Regence Group was formed from the 2000 merger of four US health insurers. And not only is it still dealing with the legacy of that merger today, it is also having to conform to rigorous new medical privacy legislation which came into force this year.
As a result of the merger, Regence Group inherited more than 450 different systems from the four companies – each of which had built up different a infrastructure. One was a ‘Microsoft shop’, another was mainframe-based and the other two were different mixes of Microsoft and Unix.
Quite apart from the integration challenge, this also posed a complex security problem. On the one hand, staff would have to sign into multiple different systems throughout the day – each with different passwords. On the other, simply administering all the user accounts – and dealing with the inevitable support calls from staff who had forgotten their passwords – presented an intolerable burden on IT.
“User provisioning and account management was lacking in a lot of areas,” admits Regence technology architect Chris Bates, “such as password synchronisation, mandatory password characteristics [part of Regence’s security policy management] and automatic account revocation.”

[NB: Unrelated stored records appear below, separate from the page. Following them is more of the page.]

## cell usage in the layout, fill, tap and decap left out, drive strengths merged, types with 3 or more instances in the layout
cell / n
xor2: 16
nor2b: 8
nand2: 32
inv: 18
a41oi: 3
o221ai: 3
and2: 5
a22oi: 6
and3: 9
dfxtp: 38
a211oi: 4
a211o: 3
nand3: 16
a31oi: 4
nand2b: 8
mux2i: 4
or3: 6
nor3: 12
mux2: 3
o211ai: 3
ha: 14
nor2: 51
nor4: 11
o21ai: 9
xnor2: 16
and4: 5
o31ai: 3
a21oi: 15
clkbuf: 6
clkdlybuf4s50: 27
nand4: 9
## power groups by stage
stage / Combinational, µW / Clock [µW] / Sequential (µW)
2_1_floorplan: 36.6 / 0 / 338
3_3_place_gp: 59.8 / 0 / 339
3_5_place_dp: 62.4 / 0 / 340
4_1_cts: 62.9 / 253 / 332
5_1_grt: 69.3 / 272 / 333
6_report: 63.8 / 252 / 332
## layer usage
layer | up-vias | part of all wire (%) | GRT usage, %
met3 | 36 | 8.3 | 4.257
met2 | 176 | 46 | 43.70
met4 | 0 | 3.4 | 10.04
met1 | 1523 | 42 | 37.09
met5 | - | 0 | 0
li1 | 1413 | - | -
$ cat src/rtl/interp_scheduler.sv
// Interpolation scheduler: input sample history, frame capture on end_stage and
// serialization of interpolated samples on the 10x strobe with under/overrun tracking.
module interp_scheduler
    import gf_audio_pkg::*;
#(
    parameter int unsigned WIDTH   = WIDTH_DEF,
    parameter int unsigned RATIO   = RATIO_DEF,
    parameter int unsigned DIV_10X = DIV_10X_DEF
) (
    input  logic                   clk,
    input  logic                   reset,
    input  logic                   enable,
    input  logic [WIDTH-1:0]       sample_in,
    input  logic                   end_stage,
    input  logic [RATIO*WIDTH-1:0] sample_y,
    input  logic                   clear_err,
    output logic                   clk_en,
    output logic                   clk_en_10x,
    output logic [WIDTH-1:0]       sample_x0,
    output logic [WIDTH-1:0]       sample_x1,
    output logic [WIDTH-1:0]       sample_out,
    output logic                   sample_valid,
    output logic                   underrun,
    output logic                   overrun
);

    localparam int unsigned IDX_W = cnt_width(RATIO);
    localparam int unsigned REM_W = $clog2(RATIO + 1);
    localparam logic [REM_W-1:0] REM_FULL = REM_W'(RATIO);

    sched_state_e     state_q, state_d;
    logic [IDX_W-1:0] idx_q, idx_d;
    logic [REM_W-1:0] rem_q, rem_d;
    logic [WIDTH-1:0] frame_q [RATIO];
    logic [WIDTH-1:0] frame_d [RATIO];
    logic [WIDTH-1:0] out_q, out_d;
    logic [WIDTH-1:0] x0_q, x0_d;
    logic [WIDTH-1:0] x1_q, x1_d;
    logic             valid_q, valid_d;
    logic             und_q, und_d;
    logic             ovr_q, ovr_d;
    logic             es_q;
    logic             capture_c;

    strobe_gen #(
        .RATIO   (RATIO),
        .DIV_10X (DIV_10X)
    ) u_strobe_gen (
        .clk        (clk),
        .reset      (reset),
        .enable     (enable),
        .clk_en     (clk_en),
        .clk_en_10x (clk_en_10x)
    );

    // Frames are only accepted once the scheduler has left IDLE.
    assign capture_c = end_stage & ~es_q & (state_q != ST_IDLE);

    always_comb begin
        state_d = state_q;
        idx_d   = idx_q;
        rem_d   = rem_q;
        frame_d = frame_q;
        out_d   = out_q;
        valid_d = 1'b0;
        x0_d    = x0_q;
        x1_d    = x1_q;
        und_d   = und_q;
        ovr_d   = ovr_q;

        if (clear_err) begin
            und_d = 1'b0;
            ovr_d = 1'b0;
        end

        if (!enable) begin
            state_d = ST_IDLE;
            idx_d   = '0;
            rem_d   = '0;
        end else begin
            if (clk_en) begin
                x1_d = sample_in;
                x0_d = x1_q;
            end

            case (state_q)
                ST_IDLE:  state_d = ST_PRIME;
                ST_PRIME: if (capture_c) state_d = ST_STREAM;
                ST_STREAM: begin
                    if (clk_en_10x) begin
                        if (rem_q != '0) begin
                            out_d   = frame_q[idx_q];
                            valid_d = 1'b1;
                            idx_d   = idx_q + IDX_W'(1);
                            rem_d   = rem_q - REM_W'(1);
                        end else begin
                            und_d = 1'b1;
                        end
                    end
                end
                default: state_d = ST_IDLE;
            endcase

            // Old frame is consumed first; only samples still left afterwards count as lost.
            if (capture_c) begin
                if (rem_d != '0) ovr_d = 1'b1;
                for (int unsigned i = 0; i < RATIO; i++) begin
                    frame_d[i] = sample_y[i*WIDTH +: WIDTH];
                end
                idx_d = '0;
                rem_d = REM_FULL;
            end
        end
    end

    always_ff @(posedge clk) begin
        if (reset) begin
            state_q <= ST_IDLE;
            idx_q   <= '0;
            rem_q   <= '0;
            frame_q <= '{default: '0};
            out_q   <= '0;
            x0_q    <= '0;
            x1_q    <= '0;
            valid_q <= 1'b0;
            und_q   <= 1'b0;
            ovr_q   <= 1'b0;
            es_q    <= 1'b0;
        end else begin
            state_q <= state_d;
            idx_q   <= idx_d;
            rem_q   <= rem_d;
            frame_q <= frame_d;
            out_q   <= out_d;
            x0_q    <= x0_d;
            x1_q    <= x1_d;
            valid_q <= valid_d;
            und_q   <= und_d;
            ovr_q   <= ovr_d;
            es_q    <= end_stage;
        end
    end

    assign sample_x0    = x0_q;
    assign sample_x1    = x1_q;
    assign sample_out   = out_q;
    assign sample_valid = valid_q;
    assign underrun     = und_q;
    assign overrun      = ovr_q;

endmodule

$ cat config.mk
export PLATFORM = sky130hd
export DESIGN_NAME = interp_scheduler
export DESIGN_NICKNAME = d
export VERILOG_FILES = /design/src/rtl/gf_audio_pkg.sv /design/src/rtl/interp_scheduler_strobe_gen.sv /design/src/rtl/interp_scheduler.sv
export SDC_FILE = /design/constraint.sdc
export NUM_CORES = 1
export LEC_CHECK = 0
export ABC_AREA = 1
export BUFFER_PORTS_ARGS = -buffer_cell sky130_fd_sc_hd__buf_2
export CORE_MARGIN = 10
export CORE_UTILIZATION = 44
export CTS_CLUSTER_SIZE = 14
export DETAILED_ROUTE_END_ITERATION = 10
export PLACE_DENSITY = 0.67
export SLEW_MARGIN = 10
export SYNTH_ARGS = -nofsm -noshare
export SYNTH_HDL_FRONTEND = slang
export SYNTH_SLANG_ARGS = --single-unit
$ cat constraint.sdc
create_clock -name clk -period 3 [get_ports clk]
set_clock_uncertainty 0.1 [all_clocks]
set_input_delay 0.15 -clock clk [delete_from_list [all_inputs] [get_ports clk]]
set_output_delay 0.15 -clock clk [all_outputs]
set_load 0.01 [all_outputs]
$ cat src/rtl/arb_pkg.sv
// Shared types and helpers for the round-robin grant arbiter.
package arb_pkg;

   typedef enum logic {
      IDLE = 1'b0,
      OWN  = 1'b1
   } arb_state_e;

   // Index width needed to address n requesters; never below one bit.
   function automatic int calc_idw(input int n);
      return (n > 1) ? $clog2(n) : 1;
   endfunction

endpackage

$ cat src/rtl/rr_pick.sv
// Combinational round-robin search: first set request at or after ptr,
// wrapping once around the requester ring.
module rr_pick
   import arb_pkg::*;
#(
   parameter int N   = 8,
   parameter int IDW = calc_idw(N)
) (
   input  logic [N-1:0]   req,
   input  logic [IDW-1:0] ptr,
   output logic           any,
   output logic [IDW-1:0] idx
);

   // Lower copy keeps only requesters at or above ptr; upper copy is the
   // unmasked wrap-around, so one LSB-first scan covers ptr..N-1, 0..ptr-1.
   logic [2*N-1:0] req_dbl;

   genvar g;
   generate
      for (g = 0; g < N; g++) begin : g_mask
         assign req_dbl[g]     = req[g] & (ptr <= IDW'(g));
         assign req_dbl[N + g] = req[g];
      end
   endgenerate

   always_comb begin
      // NOTE: combinational logic uses blocking assignments with every output
      // defaulted first, so the loop reads its own partial result and no latch forms.
      any = 1'b0;
      idx = '0;
      for (int j = 0; j < 2 * N; j++) begin
         if (req_dbl[j] && !any) begin
            any = 1'b1;
            idx = IDW'(j % N);
         end
      end
   end

endmodule
--- src/rtl/lector_contadores.sv ---
// lector_contadores: sweeps NUM_CNT occupancy counters, snapshots each reply and flags missing replies
// clk/reset: system clock, synchronous active-high reset
// start: begin a sweep (accepted in IDLE only)
// data_in/valid_in: reply from the counter block; req/idx: query strobe and index held until reply
// data_out/idx_out/valid_out: one-cycle result strobe per index
// busy/done: sweep in progress / end-of-sweep pulse
// error: sticky timeout flag for the current or last sweep; snapshot: counts of the last sweep
module lector_contadores #(
   parameter int DATA_W  = 8,
   parameter int NUM_CNT = 5,
   parameter int TIMEOUT = 15
) (
   input  logic                      clk,
   input  logic                      reset,
   input  logic                      start,
   input  logic [DATA_W-1:0]         data_in,
   input  logic                      valid_in,
   output logic                      req,
   output logic [2:0]                idx,
   output logic [DATA_W-1:0]         data_out,
   output logic [2:0]                idx_out,
   output logic                      valid_out,
   output logic                      busy,
   output logic                      done,
   output logic                      error,
   output logic [NUM_CNT*DATA_W-1:0] snapshot
);
   localparam int TW = $clog2(TIMEOUT + 1);
   typedef enum logic [2:0] {IDLE, REQ, WAIT, NEXT, DONE} state_t;
   state_t state, state_n;
   logic [TW-1:0] tcnt;
   logic tout, last, fin;
   logic [DATA_W-1:0] cap;
   // tcnt holds the number of WAIT cycles already spent, so this is the TIMEOUT-th one
   assign tout = tcnt == TW'(TIMEOUT - 1);
   assign last = idx == 3'(NUM_CNT - 1);
   // a reply arriving on the expiring cycle still counts as a reply
   assign fin = state == WAIT && (valid_in || tout);
   assign cap = valid_in ? data_in : '0;
   assign req = state == REQ;
   assign busy = state != IDLE;
   assign done = state == DONE;
   always_comb begin
      state_n = state;
      case (state)
         IDLE:    state_n = start ? REQ : IDLE;
         REQ:     state_n = WAIT;
         WAIT:    state_n = (valid_in || tout) ? NEXT : WAIT;
         NEXT:    state_n = last ? DONE : REQ;
         DONE:    state_n = IDLE;
         default: state_n = IDLE;
      endcase
   end
   always_ff @(posedge clk) begin
      if (reset) begin
         state     <= IDLE;
         tcnt      <= '0;
         idx       <= '0;
         idx_out   <= '0;
         data_out  <= '0;
         valid_out <= 1'b0;
         error     <= 1'b0;
         snapshot  <= '0;
      end else begin
         state     <= state_n;
         valid_out <= fin;
         if (state == IDLE && start) error <= 1'b0;
         if (state == REQ) tcnt <= '0;
         else if (state == WAIT && tcnt != TW'(TIMEOUT)) tcnt <= tcnt + 1'b1;
         if (fin) begin
            data_out <= cap;
            idx_out  <= idx;
            error    <= error | ~valid_in;
            for (int i = 0; i < NUM_CNT; i++)
               if (idx == 3'(i)) snapshot[i*DATA_W +: DATA_W] <= cap;
         end
         if (state == NEXT && !last) idx <= idx + 3'd1;
         if (state == DONE || (state == IDLE && start)) idx <= '0;
      end
   end
endmodule

--- config.mk ---
export PLATFORM = sky130hd
export DESIGN_NAME = lector_contadores
export DESIGN_NICKNAME = d
export VERILOG_FILES = /design/src/rtl/lector_contadores.sv
export SDC_FILE = /design/constraint.sdc
export NUM_CORES = 1
export LEC_CHECK = 0
export ABC_AREA = 1
export BUFFER_PORTS_ARGS = -buffer_cell sky130_fd_sc_hd__buf_4
export CAP_MARGIN = 20
export CORE_MARGIN = 10
export CORE_UTILIZATION = 32
export CTS_CLUSTER_SIZE = 10
export DETAILED_ROUTE_END_ITERATION = 8
export PLACE_DENSITY = 0.63
export SLEW_MARGIN = 10
export SYNTH_ARGS = -nofsm -noshare
export SYNTH_HDL_FRONTEND = slang
export SYNTH_SLANG_ARGS = --single-unit
export TNS_END_PERCENT = 10
--- constraint.sdc ---
create_clock -name clk -period 1.4 [get_ports clk]
set_input_delay 0.28 -clock clk [delete_from_list [all_inputs] [get_ports clk]]
set_output_delay 0.28 -clock clk [all_outputs]
set_load 0.05 [all_outputs]
## Word-level counts from Yosys, hierarchy flattened

Cells that the tools add are included.

- Logic and storage cells: 51
- Output and inout port bits: 59
- Flip-flop bits (word level): 63
- Input bits: 12

- Bitwise operators: 2
- Add/sub/neg operators: 2
- Reduce and logical (&&, ||, !) cells: 18
- Equality and inequality tests: 10
- Muxes and demuxes: 7

Operators with widths:

| cell | number |
|---|---|
| $eq A3 B2 Y1 const B | 4 |
| $pmux W3 S4 | 1 |
| $reduce_and A2 Y1 | 5 |
| $mux W8 | 1 |
| $eq A3 B1 Y1 const B | 2 |
| $eq A3 B3 Y1 const B | 2 |
| $logic_not A3 Y1 | 2 |
| $add A4 B1 Y4 const B | 1 |
| $eq A4 B4 Y1 const B | 1 |
| $logic_and A1 B1 Y1 | 4 |
| $mux W1 | 4 |
| $ne A4 B4 Y1 const B | 1 |
| $reduce_or A2 Y1 | 2 |
| $add A3 B1 Y3 const B | 1 |
| $mux W3 | 1 |
| $reduce_bool A3 Y1 | 1 |
| $logic_or A1 B1 Y1 | 2 |
| $reduce_bool A2 Y1 | 1 |
| $logic_not A1 Y1 | 1 |
| $not A1 Y1 | 1 |
| $or A1 B1 Y1 | 1 |

## Longest topological paths before layout

Gate-level depths: netlist of the first run.

- Word-level depth: 4
- Gate-level depth with buffers: 9
- Mapped depth without buffers: 8

## Worst setup path before layout of the first run

No wires, ideal clock.

- Path type: register to register
- From: reg idx[0]
- To: reg snapshot[32]
- Stages on the path, launching flop included: 9
- Period minus slack after synthesis: 1.782 ns
- Path buffers: 0
- Slack: -0.382 ns
- Data required time: 1.290 ns
- Data arrival time: 1.672 ns
- Library setup time: 0.110 ns
- Cells stage by stage: dfxtp_1 > inv_1 > ha_1 > nand2_1 > clkinv_1 > nand3_4 > nand2_1 > inv_1 > nor2_1

- Word-level cells in the longest chain between the ends: 2

RTL lines:

| item | line | RTL |
|---|---|---|
| from (decl) | 19 | `output logic [2:0] idx,` |
| from (signal assigned) | 77 | `if (state == NEXT && !last) idx <= idx + 3'd1;` |
| $eq A3 B3 Y1 | 75 | `if (idx == 3'(i)) snapshot[i*DATA_W +: DATA_W] <= cap;` |
| $reduce_and A2 Y1 (no source line) | n/a |  |
| to (signal, indexed assignment) | 75 |  |
| to (decl) | 26 | `output logic [NUM_CNT*DATA_W-1:0] snapshot` |

No other way between the ends.
A chain may end at the register's enable or synchronous reset.

## Worst setup path after layout of the first run

- From: reg state[2]
- To: out req

- Word-level cells in the longest chain between the ends: 1

RTL lines:

| item | line | RTL |
|---|---|---|
| from (decl) | 30 | `state_t state, state_n;` |
| from (signal assigned) | 65 | `state <= state_n;` |
| $eq A3 B1 Y1 | 40 | `assign req = state == REQ;` |
| to (decl) | 18 | `output logic req,` |

No other way between the ends.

Over the past four years, Regence has consolidated the number of IT systems – but it still runs some 250 different systems, says Bates.
Alongside that, the company needed to simplify its sign-on procedures and to tighten access control security in order to meet a variety of new regulations, particularly the 1996 Health Insurance Portability and Accountability Act (HIPAA).
In 2002, Regence Group opted to implement BMC Software’s Control-SA identity management package in order to help it meet those twin challenges.
Surprisingly, the company has not conducted a return on investment (ROI) study to determine how much money it has saved, but Bates is adamant that the savings have been significant. Staff that do forget their passwords, for example, can now use an online tool to retrieve them.
And the benefits have certainly been felt in the IT department where staff have been re-deployed from support to more productive and rewarding tasks.
However, that may partly have been at the expense of the human resources department, which now handles account management. That helps ensure that passwords are always current. “It’s integrated into our [Lawson Software] human resources system so that when a person is hired or terminated, action is automatically taken on all of their accounts,” says Bates.
But the length of time that the project has taken also underscores the fact that while identity management software has the potential to deliver both major security improvements and running cost reductions, it is no trivial application to implement.
However, the benefits are incremental and ought to be felt within the first few months.